Consistent with these preclinical data there are small trials that suggest glutamate blockade as a strategy to treat migraine. A mixed AMPA/kainate receptor antagonist, LY293558, when given by intravenous injection, was shown to be effective and well tolerated in acute migraine (105). Interestingly, ketamine, which acts at the glutamate NMDA receptor, reduced aura symptoms in patients with familial hemiplegic migraine in an open-label study (65). Taken together these data speak to a high likelihood that glutamate receptor antagonists would have effects in both migraine and cluster headaches.

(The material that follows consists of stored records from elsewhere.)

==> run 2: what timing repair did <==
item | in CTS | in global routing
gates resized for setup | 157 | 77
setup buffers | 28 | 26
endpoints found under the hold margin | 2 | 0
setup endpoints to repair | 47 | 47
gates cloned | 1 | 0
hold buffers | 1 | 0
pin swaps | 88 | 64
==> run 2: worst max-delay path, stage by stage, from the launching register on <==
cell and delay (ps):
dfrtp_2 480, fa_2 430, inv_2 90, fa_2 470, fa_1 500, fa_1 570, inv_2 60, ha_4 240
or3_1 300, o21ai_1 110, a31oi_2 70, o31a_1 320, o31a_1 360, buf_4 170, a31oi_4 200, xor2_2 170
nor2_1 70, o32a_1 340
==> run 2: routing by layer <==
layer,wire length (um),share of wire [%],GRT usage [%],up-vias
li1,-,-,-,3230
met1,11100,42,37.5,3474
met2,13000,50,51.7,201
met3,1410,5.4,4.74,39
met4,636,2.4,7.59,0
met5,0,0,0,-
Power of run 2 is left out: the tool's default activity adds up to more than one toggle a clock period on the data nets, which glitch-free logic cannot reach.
<file path="src/rtl/tmr_chan.sv">
module tmr_chan #(
  parameter int W = 16
) (
  input  logic         clk,
  input  logic         rst_n,
  input  logic [W-1:0] mod_val,
  input  logic [1:0]   mode,
  input  logic [1:0]   edge_sel,
  input  logic         irq_en,
  input  logic         pin_in,
  input  logic         val_we,
  input  logic [W-1:0] val_wdata,
  input  logic         sts_rd,
  input  logic         sts_we,
  input  logic         sts_wdata,
  output logic [W-1:0] cnt,
  output logic         cnt_down,
  output logic [W-1:0] val_rdata,
  output logic         flag,
  output logic         irq,
  output logic         pin_out
);
  localparam logic [1:0] M_CAP = 2'd0, M_OC = 2'd1, M_CPWM = 2'd3;

  logic [W-1:0] cnt_q, chv_q;
  logic dn_q, s1_q, s2_q, s3_q, flag_q, armed_q, oc_q;

  wire center = (mode == M_CPWM);

  always_ff @(posedge clk or negedge rst_n)
    if (!rst_n) begin
      cnt_q <= '0;
      dn_q  <= 1'b0;
    end else if (center) begin
      if (mod_val == '0) begin
        cnt_q <= '0;
        dn_q  <= 1'b0;
      end else if (!dn_q) begin
        if (cnt_q >= mod_val) begin
          dn_q  <= 1'b1;
          cnt_q <= mod_val - 1'b1;
        end else
          cnt_q <= cnt_q + 1'b1;
      end else if (cnt_q == '0) begin
        dn_q  <= 1'b0;
        cnt_q <= W'(1);
      end else
        cnt_q <= cnt_q - 1'b1;
    end else begin
      dn_q  <= 1'b0;
      cnt_q <= (cnt_q >= mod_val) ? '0 : cnt_q + 1'b1;
    end

  always_ff @(posedge clk or negedge rst_n)
    if (!rst_n) {s1_q, s2_q, s3_q} <= 3'b000;
    else        {s1_q, s2_q, s3_q} <= {pin_in, s1_q, s2_q};

  wire rise    = s2_q & ~s3_q;
  wire fall    = ~s2_q & s3_q;
  wire cap_evt = (mode == M_CAP) & ((edge_sel[0] & rise) | (edge_sel[1] & fall));
  wire match   = (cnt_q == chv_q);
  wire cmp_evt = (mode != M_CAP) & match;
  wire evt     = cap_evt | cmp_evt;
  wire clr     = sts_we & ~sts_wdata & armed_q;

  always_ff @(posedge clk or negedge rst_n)
    if (!rst_n)       chv_q <= '0;
    else if (cap_evt) chv_q <= cnt_q;
    else if (val_we)  chv_q <= val_wdata;

  always_ff @(posedge clk or negedge rst_n)
    if (!rst_n) begin
      flag_q  <= 1'b0;
      armed_q <= 1'b0;
    end else begin
      flag_q <= evt | (flag_q & ~clr);
      if (evt | sts_we)        armed_q <= 1'b0;
      else if (sts_rd & flag_q) armed_q <= 1'b1;
    end

  always_ff @(posedge clk or negedge rst_n)
    if (!rst_n)                           oc_q <= 1'b0;
    else if ((mode == M_OC) & match)      oc_q <= ~oc_q;

  assign cnt       = cnt_q;
  assign cnt_down  = dn_q;
  assign val_rdata = chv_q;
  assign flag      = flag_q;
  assign irq       = flag_q & irq_en;
  assign pin_out   = (mode == M_OC) ? oc_q : (mode[1] & (cnt_q < chv_q));
endmodule

</file>
<file path="config.mk">
export PLATFORM = sky130hd
export DESIGN_NAME = tmr_chan
export DESIGN_NICKNAME = d
export VERILOG_FILES = /design/src/rtl/tmr_chan.sv
export SDC_FILE = /design/constraint.sdc
export NUM_CORES = 1
export LEC_CHECK = 0
export BUFFER_PORTS_ARGS = -buffer_cell sky130_fd_sc_hd__buf_2
export CORE_UTILIZATION = 50
export CTS_CLUSTER_DIAMETER = 200
export DETAILED_ROUTE_END_ITERATION = 8
export PLACE_DENSITY = 0.85
export RECOVER_POWER = 25
export SLEW_MARGIN = 20
export SYNTH_ARGS = -nofsm -noshare
export SYNTH_HDL_FRONTEND = slang
export SYNTH_SLANG_ARGS = --single-unit
</file>
<file path="constraint.sdc">
create_clock -name clk -period 2.33 [get_ports clk]
set_input_delay 0 -clock clk [delete_from_list [all_inputs] [get_ports clk]]
set_output_delay 0 -clock clk [all_outputs]
set_load 0.01 [all_outputs]
</file>
==> impl_metrics.env <==
export IMPL_core_um2=6944
export IMPL_drt_initial_drc_count=428
export IMPL_drive_gt1_frac=0.2447
export IMPL_diodes=0
export IMPL_gp_congestion=0.8963
export IMPL_placement_cell_area_um2=4327
export IMPL_fmax_mhz=436.7
export IMPL_pwr_share_seq=0.225
export IMPL_wire_per_inst_um=17.77
export IMPL_cp_common_cell="nand3_1"
export IMPL_fin_nets=644
export IMPL_slowest_stage="dfrtp_1"
export IMPL_syn_nets=535
export IMPL_cts_tree="done"
export IMPL_ys_types=51
export IMPL_dr_pass1_iters=6
export IMPL_end_kind="flop"
export IMPL_synthFlopType="dfrtp_1"
export IMPL_clkTransAtPathRegs_ns=0.09
export IMPL_dieArea_um2=7699
export IMPL_routed_wl_um=11730
export IMPL_hold_class="in -> reg"
export IMPL_internal_power_uw=2540
export IMPL_finalCriticalPeriod_ns=2.290
export IMPL_ys_warn_count=0
export IMPL_via_per_inst=6.153
export IMPL_crit_fanout=6
export IMPL_finalClockSkew_ns=0.007891
export IMPL_tightestPinTransition_ns=0.9259
export IMPL_tns_ns=0
export IMPL_powerDensity_nw_per_um2=991.3
export IMPL_grt_pass1_wl_um=18050
export IMPL_gr_usage_all_layers=0.3033
export IMPL_worstSkewPairLatency_ns=0.31
export IMPL_die_height_um=87.75
export IMPL_ys_top_cells_by_count="41 x a21oi_1, 39 x dfrtp_1, 37 x ha_1, 37 x inv_1, 34 x nor2_1"
export IMPL_ios=80
export IMPL_synth_seq_area_share=0.2655
export IMPL_cts_inserted_buffers=5
export IMPL_cpPeakStageDelay_ns=0.40
export IMPL_slew_viol_final=0
export IMPL_drc=0
export IMPL_synth_largest_area_cell="dfrtp_1"
export IMPL_status="finished, violations left"
export IMPL_swShare=0.4515
export IMPL_vias=4061
export IMPL_holdPathStages=3
export IMPL_port_buffers=79
export IMPL_synth_edf_count=0
export IMPL_comb_power_share=0.624
export IMPL_hold_viol_final=2
export IMPL_path_cells="inv_2 -> ha_1 -> nand2b_1 -> a2111oi_4 -> o21a_1 -> o211ai_1 -> buf_4 -> clkdlybuf4s15_2 -> nand3_1 -> nand3_1"
export IMPL_crit_required_ns=2.50
export IMPL_drv_cap=0
export IMPL_die_w_um=87.75
export IMPL_stdcell_area_um2=4671
export IMPL_finalPower_uw=4630
export IMPL_yosysMostFrequentCell="a21oi_1"
export IMPL_ir_drop_mv=0.4148
export IMPL_h_tree_depth=2
export IMPL_slew_headroom=0.3828
export IMPL_avgSynthCellArea_um2=8.097
export IMPL_start_util=0.5294
export IMPL_grt_pass1_vias=3844
export IMPL_violations="negative hold slack"
export IMPL_synthesis_area_um2=3676
export IMPL_grt_setup_unrepaired="yes"
export IMPL_synth_top_area_share=0.2655
export IMPL_cts_sinks=39
export IMPL_worst_r2r_cell_count=10
export IMPL_synth_seq_cells=39
export IMPL_cts_root_buf="clkbuf_8"
export IMPL_antenna_found_initial=0
export IMPL_cts_max_path_buffers=2
export IMPL_syn_inst=454
export IMPL_grt_max_degree=40
export IMPL_synth_async_reset_ratio=1.000
export IMPL_p_clk_frac=0.151
export IMPL_fin_ws_ns=0.03993
export IMPL_cp_arrival_ns=2.46
export IMPL_area_growth_pct=27.06
export IMPL_post_route_period_util=0.9829
export IMPL_dp_hpwl_um=8572
export IMPL_power_leakage_uw=0.002239
export IMPL_place_ws_ns=0.02141
export IMPL_p_sw_uw=2091
export IMPL_rows=30
export IMPL_hold_slack_ns=-0.005655
export IMPL_postRouteAntennaNets=0
export IMPL_start_kind="flop"
export IMPL_critPathKind="reg -> reg"
export IMPL_synthTopCellsByArea="dfrtp_1 27%, ha_1 13%, xnor2_1 5.7%"
export IMPL_setup_viol=0
export IMPL_overflow=0
cells in the final DEF, fill, tap and decap left out, types with 24 or more instances in the layout:
cell type	count
buf_2	61
buf_4	40
a21oi_1	39
inv_1	35
nor2_1	34
ha_1	34
dfrtp_1	34
nand3_1	30
nand2_1	27
xnor2_1	24
what timing repair did:
action | in CTS | in global routing
resized for setup | 3 | 23
hold endpoints to repair | 44 | 0
gates cloned | 0 | 1
pin swaps | 2 | 10
hold buffers | 6 | 0
endpoints found under the setup margin | 1 | 15
buffers inserted | 2 | 7
path summary, 6_finish.rpt:
check                             startpoint           end  slack, ns
worst min register to register          s1_q          s2_q       0.37
worst max register to register        cnt[0]        cnt[9]       0.04
min in group asynchronous              rst_n  val_rdata[3]       0.35
worst max-delay path                  cnt[0]        cnt[9]       0.04
worst min-delay path            val_wdata[5]  val_rdata[5]     -0.006
max in group asynchronous              rst_n        cnt[3]       1.32
per-stage QoR:
stage | hold slack, ns | utilization | cells
after global routing | 0.01720 | 0.6726 | 660
after CTS | 0.0002589 | 0.6537 | 652
final | -0.005655 | 0.6726 | 660
after global placement | 0.1091 | 0.6231 | 636
after floorplan | -0.2956 | - | 454
after detailed placement | 0.1106 | 0.6231 | 636
logic make-up (layout without fill, tap and decap cells):
logic type / Yosys count / after routing / synth area share
AO/OA/AOI/OAI: 102 / 102 / 0.1767
XOR/XNOR: 33 / 33 / 0.07863
adder cells (fa/ha/maj): 37 / 37 / 0.1259
buffers and inverters: 62 / 172 / 0.06807
flip-flops: 39 / 39 / 0.2655
multiplexers: 20 / 20 / 0.05446
AND/OR/NAND/NOR: 161 / 161 / 0.2308
worst max-delay path: cells and delay by family (launching register included):
kind	cells	cell delay (ns)
buffers and inverters	3	0.52
AOI/OAI and AO/OA	3	0.63
adders and majority gates	1	0.23
and+or+nand+nor	3	0.38
DFF	1	0.40
flip-flops by register name, summed over array words and instances (netlist names):
name / flops
s2_q: 1
armed_q: 1
s3_q: 1
s1_q: 1
val_rdata: 16
flag: 1
oc_q: 1
cnt: 16
cnt_down: 1
layout make-up:
cell class / instances / area [um2]
Multi-Input combinational cell: 353 / 2541
Fill cell: 579 / 2273
Sequential cell: 39 / 982.2
Timing Repair Buffer: 127 / 755.7
Inverter: 37 / 138.9
Tap cell: 96 / 120.1
Clock buffer: 6 / 72.57
Clock inverter: 2 / 60.06
power groups by stage:
stage          logic (uW)  registers, uW  clock network, uW
3_3_place_gp         2460           1030                  0
6_report             2890           1040                698
2_1_floorplan        1600           1090                  0
4_1_cts              2620           1020                699
5_1_grt              3140           1060                715
3_5_place_dp         2550           1040                  0
metal layers:
| layer | GRT usage | vias up | routed length [um] |
|---|---|---|---|
| met5 | 0 | - | 0 |
| met4 | 0.1326 | 0 | 407 |
| met3 | 0.03864 | 45 | 781 |
| met2 | 0.5300 | 228 | 5911 |
| met1 | 0.3735 | 1934 | 4625 |
| li1 | - | 1854 | - |
No activity file was read; power rests on OpenSTA's default activity.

Much has been written of nitric oxide (NO) and migraine, and this review cannot hope to do this area justice (87,126,127). Moreover, NO donors are clearly effective triggers of acute cluster headache (24). Some important mechanistic data in migraine are cited here because they bear on the issue of nonvascular therapeutic development. It has been considered that nitroglycerin triggers migraine, or indeed cluster headache, by a necessary dilation of cranial vessels (62). However, three recent observations suggest that dilation is an epiphenomenon. First, nitroglycerin triggers premonitory
symptoms in many patients (1). These were no different to those reported in spontaneous attacks (35) and occurred well after any vascular change would have been present. Second, downstream activation of the cyclic guanosine monophosphate pathway by sildenafil can induce migraine without any change in middle cerebral artery diameter (70). Third, dilation of the internal carotid artery after nitroglycerin administration in cluster headache patients is dissociated in time from the onset of the attack (79). Taken together these observations suggest that although NO mechanisms may play a role in some part of the pathophysiology of these disorders, it need not be a vascular effect. A role, for example, of inducible NO synthase has been suggested (102), or in inhibition of trigeminocervical complex fos expression with NO synthase blockade has also been reported (58). Both examples provide a nonvascular approach, although potentially with rather different NO synthase subtype targets. The available data, therefore, suggest that NO-based developments may find clinical utility in both migraine and cluster headaches.